■ DATA IN THIS EXERCISE:
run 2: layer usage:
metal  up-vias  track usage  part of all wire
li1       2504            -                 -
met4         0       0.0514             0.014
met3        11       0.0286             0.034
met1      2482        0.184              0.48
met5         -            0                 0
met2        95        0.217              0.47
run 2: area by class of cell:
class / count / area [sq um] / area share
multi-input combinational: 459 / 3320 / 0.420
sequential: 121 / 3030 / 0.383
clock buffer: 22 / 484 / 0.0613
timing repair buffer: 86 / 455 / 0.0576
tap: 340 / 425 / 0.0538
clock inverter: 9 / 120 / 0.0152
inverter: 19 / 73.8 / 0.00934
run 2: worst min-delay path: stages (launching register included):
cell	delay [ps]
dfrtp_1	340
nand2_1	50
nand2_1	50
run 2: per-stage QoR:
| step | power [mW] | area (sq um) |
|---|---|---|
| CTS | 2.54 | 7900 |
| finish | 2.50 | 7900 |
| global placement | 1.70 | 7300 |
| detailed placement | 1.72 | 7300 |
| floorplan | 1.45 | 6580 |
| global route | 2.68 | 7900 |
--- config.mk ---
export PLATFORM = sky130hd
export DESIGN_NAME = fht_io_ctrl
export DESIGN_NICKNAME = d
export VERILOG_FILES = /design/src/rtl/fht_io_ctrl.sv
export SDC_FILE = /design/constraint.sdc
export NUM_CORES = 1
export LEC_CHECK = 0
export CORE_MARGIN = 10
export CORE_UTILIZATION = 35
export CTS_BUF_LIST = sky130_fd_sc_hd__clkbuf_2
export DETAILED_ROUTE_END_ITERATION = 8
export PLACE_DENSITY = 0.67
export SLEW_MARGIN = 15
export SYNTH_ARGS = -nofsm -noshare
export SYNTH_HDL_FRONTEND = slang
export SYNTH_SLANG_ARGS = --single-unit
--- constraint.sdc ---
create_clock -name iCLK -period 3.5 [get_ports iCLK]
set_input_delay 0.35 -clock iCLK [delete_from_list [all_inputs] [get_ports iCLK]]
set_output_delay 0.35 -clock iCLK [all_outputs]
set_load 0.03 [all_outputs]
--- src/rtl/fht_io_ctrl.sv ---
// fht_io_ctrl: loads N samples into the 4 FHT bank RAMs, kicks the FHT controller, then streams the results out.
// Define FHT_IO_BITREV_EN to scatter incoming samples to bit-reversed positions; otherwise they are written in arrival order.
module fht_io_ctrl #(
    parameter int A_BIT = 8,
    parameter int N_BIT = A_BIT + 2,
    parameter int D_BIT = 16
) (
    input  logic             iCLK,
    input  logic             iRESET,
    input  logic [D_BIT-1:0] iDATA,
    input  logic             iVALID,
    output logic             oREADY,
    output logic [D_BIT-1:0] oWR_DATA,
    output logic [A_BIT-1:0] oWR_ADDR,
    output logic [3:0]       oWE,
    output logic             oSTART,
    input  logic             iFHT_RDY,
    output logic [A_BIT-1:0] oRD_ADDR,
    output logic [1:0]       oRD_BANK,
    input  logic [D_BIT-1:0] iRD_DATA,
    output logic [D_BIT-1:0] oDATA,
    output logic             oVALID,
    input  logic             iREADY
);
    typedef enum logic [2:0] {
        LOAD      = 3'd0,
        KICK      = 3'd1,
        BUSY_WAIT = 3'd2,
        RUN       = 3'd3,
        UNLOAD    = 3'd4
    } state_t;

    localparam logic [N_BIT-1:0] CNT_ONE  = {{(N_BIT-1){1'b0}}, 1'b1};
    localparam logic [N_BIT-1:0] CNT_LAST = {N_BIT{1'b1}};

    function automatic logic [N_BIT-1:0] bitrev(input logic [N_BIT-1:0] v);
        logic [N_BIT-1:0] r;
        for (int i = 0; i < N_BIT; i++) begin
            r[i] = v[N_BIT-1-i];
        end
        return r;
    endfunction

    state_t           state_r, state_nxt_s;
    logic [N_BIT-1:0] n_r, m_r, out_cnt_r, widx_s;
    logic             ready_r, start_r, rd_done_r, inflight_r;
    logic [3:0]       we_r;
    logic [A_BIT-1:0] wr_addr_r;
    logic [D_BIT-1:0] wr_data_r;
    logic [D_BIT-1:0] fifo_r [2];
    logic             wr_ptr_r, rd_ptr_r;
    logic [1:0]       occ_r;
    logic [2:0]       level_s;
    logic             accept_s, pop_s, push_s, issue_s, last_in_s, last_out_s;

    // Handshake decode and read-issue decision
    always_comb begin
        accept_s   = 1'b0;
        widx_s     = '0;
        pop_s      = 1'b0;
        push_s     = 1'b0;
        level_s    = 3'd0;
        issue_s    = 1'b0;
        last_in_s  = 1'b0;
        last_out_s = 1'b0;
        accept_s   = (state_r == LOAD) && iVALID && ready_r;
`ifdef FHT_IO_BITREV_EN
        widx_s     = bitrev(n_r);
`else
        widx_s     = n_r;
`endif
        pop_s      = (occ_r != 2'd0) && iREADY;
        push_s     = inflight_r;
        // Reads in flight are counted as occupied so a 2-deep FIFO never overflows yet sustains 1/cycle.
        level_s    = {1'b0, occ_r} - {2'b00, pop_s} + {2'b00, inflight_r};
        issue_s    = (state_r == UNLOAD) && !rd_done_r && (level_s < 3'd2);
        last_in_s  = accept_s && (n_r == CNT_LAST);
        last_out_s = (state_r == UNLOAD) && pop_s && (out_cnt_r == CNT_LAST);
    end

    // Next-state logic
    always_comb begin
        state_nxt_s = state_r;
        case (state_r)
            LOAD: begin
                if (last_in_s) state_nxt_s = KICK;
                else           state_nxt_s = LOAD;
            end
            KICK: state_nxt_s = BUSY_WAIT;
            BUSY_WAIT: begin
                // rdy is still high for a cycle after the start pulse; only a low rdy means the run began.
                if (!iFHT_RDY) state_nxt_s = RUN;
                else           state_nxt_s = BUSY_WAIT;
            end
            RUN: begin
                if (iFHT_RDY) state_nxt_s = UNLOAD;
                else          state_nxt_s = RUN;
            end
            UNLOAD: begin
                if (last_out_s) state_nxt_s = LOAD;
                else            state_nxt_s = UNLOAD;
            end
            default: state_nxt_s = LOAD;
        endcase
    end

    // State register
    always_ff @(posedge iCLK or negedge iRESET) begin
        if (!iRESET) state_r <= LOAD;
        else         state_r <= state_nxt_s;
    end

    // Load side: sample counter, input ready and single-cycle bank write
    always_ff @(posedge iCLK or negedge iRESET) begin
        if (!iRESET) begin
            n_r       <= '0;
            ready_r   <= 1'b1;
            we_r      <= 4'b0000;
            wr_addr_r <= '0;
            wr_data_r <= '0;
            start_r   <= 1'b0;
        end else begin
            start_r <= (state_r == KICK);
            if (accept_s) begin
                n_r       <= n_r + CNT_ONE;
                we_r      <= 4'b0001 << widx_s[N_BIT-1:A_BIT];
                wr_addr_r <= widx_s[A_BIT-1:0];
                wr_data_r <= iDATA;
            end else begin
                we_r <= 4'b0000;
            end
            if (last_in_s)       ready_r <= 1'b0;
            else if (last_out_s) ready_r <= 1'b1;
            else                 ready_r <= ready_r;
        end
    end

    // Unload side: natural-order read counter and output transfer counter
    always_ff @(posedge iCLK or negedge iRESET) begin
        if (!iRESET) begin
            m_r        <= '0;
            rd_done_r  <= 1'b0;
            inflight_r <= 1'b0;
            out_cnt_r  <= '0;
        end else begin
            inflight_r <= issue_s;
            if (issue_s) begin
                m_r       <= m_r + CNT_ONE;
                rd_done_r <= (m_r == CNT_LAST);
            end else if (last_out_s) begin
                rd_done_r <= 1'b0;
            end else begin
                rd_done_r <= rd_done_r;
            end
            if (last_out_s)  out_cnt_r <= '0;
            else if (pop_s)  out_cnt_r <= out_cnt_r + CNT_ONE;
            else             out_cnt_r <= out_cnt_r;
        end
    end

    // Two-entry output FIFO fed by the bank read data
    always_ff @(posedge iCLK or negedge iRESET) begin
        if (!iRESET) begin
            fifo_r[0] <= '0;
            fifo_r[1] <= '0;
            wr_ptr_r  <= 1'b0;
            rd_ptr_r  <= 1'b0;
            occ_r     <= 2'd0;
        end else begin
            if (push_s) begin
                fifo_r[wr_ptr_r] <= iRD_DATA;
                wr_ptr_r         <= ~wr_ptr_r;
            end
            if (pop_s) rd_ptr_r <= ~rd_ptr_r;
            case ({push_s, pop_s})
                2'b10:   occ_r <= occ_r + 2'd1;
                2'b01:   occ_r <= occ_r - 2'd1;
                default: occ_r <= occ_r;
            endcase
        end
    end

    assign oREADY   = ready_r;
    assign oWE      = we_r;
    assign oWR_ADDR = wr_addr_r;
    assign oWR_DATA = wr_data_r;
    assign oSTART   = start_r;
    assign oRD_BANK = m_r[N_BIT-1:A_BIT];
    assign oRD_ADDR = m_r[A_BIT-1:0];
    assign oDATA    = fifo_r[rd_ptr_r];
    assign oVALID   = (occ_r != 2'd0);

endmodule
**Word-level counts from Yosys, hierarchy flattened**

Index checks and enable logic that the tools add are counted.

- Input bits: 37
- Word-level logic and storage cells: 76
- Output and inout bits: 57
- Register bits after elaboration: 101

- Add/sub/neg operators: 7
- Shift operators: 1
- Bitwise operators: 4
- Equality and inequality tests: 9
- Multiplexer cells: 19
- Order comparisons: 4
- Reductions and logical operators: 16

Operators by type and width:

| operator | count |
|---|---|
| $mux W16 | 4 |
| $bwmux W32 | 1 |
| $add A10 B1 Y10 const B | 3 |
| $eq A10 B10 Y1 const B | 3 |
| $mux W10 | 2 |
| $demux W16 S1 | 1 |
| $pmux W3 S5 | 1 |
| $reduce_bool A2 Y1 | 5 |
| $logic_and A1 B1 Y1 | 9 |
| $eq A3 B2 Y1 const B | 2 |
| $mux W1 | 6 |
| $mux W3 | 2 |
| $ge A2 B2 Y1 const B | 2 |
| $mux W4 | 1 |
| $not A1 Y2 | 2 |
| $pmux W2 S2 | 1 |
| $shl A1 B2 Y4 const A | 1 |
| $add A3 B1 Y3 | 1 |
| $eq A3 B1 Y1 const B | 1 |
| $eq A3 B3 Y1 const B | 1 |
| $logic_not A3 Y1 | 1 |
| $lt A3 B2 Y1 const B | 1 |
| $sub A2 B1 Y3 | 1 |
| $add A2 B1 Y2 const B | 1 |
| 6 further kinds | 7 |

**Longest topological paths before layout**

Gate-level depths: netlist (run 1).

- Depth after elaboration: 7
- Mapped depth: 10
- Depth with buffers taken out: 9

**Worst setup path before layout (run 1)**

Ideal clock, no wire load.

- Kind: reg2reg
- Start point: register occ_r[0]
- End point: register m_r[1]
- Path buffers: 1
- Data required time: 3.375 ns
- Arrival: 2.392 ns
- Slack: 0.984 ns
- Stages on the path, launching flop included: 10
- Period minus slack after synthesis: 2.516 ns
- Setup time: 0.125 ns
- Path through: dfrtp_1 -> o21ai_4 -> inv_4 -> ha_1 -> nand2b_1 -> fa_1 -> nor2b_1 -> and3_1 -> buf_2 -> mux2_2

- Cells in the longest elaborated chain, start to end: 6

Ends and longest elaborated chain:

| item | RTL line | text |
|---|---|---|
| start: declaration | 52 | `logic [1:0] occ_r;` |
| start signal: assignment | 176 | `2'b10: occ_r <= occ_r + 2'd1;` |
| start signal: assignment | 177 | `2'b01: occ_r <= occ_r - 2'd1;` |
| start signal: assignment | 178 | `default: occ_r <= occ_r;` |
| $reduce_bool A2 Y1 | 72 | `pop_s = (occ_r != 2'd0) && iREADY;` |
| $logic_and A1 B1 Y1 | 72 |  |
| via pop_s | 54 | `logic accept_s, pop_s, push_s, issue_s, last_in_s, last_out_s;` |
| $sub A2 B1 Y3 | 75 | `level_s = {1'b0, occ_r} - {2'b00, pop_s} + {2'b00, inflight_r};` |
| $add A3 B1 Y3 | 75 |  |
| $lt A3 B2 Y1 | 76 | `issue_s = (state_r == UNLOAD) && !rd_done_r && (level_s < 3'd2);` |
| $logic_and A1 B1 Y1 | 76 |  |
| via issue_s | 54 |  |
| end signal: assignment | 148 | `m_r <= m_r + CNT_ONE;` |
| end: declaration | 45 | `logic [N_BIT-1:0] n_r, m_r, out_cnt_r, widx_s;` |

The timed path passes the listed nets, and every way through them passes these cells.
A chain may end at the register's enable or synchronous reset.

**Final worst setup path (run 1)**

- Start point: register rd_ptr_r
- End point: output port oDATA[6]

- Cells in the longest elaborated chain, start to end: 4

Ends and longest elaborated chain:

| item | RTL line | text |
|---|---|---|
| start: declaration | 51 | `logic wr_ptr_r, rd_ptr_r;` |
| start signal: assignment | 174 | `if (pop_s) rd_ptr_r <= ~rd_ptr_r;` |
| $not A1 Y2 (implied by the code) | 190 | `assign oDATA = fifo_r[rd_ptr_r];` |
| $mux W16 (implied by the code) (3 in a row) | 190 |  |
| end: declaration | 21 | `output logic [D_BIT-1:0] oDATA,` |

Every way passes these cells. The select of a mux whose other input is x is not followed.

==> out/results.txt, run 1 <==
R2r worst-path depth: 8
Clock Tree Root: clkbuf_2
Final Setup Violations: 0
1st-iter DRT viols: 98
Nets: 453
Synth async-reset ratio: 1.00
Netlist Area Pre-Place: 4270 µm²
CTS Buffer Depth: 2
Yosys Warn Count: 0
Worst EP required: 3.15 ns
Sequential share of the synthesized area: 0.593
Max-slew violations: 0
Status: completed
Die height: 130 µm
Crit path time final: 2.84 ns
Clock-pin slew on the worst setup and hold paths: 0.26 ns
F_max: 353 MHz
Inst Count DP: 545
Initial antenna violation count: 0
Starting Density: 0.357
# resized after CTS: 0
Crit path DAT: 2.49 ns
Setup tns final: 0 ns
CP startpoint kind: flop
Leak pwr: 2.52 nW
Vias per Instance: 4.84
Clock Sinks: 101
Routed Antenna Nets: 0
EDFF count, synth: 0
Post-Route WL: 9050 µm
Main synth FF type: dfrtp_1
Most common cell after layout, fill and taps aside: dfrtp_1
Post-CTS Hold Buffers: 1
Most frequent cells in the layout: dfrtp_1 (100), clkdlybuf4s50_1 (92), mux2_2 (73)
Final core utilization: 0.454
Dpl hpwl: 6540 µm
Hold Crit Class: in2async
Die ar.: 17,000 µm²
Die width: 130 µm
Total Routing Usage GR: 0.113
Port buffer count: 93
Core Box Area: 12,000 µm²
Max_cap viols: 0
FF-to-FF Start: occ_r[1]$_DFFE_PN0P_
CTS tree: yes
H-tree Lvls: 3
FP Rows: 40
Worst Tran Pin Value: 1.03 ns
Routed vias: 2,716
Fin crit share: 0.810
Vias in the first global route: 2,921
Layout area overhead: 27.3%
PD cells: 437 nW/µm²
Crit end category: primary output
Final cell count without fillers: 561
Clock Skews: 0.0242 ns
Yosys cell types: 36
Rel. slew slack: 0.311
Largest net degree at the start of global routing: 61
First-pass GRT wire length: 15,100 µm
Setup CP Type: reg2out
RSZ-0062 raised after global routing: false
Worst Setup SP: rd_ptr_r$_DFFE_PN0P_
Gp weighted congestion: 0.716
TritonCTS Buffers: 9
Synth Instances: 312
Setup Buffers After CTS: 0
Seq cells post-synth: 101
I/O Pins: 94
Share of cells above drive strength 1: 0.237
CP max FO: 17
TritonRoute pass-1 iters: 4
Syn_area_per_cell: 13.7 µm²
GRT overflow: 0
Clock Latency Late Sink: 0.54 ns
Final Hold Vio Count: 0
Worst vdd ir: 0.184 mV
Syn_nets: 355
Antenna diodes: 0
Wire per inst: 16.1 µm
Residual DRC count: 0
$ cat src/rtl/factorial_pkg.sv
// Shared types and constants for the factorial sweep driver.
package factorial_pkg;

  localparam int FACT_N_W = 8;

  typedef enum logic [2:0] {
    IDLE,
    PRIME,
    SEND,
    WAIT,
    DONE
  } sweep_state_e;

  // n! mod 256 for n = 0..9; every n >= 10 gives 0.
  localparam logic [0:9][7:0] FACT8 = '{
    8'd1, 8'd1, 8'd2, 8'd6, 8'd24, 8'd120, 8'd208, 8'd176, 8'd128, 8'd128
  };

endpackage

■ ASSIGNMENT:
Copy, exactly and only, the lines above that begin with the one containing "set_output_delay 0.35 -clock" and finish with the one containing "the results out.".

■ FINISHED EXERCISE:
set_output_delay 0.35 -clock iCLK [all_outputs]
set_load 0.03 [all_outputs]
--- src/rtl/fht_io_ctrl.sv ---
// fht_io_ctrl: loads N samples into the 4 FHT bank RAMs, kicks the FHT controller, then streams the results out.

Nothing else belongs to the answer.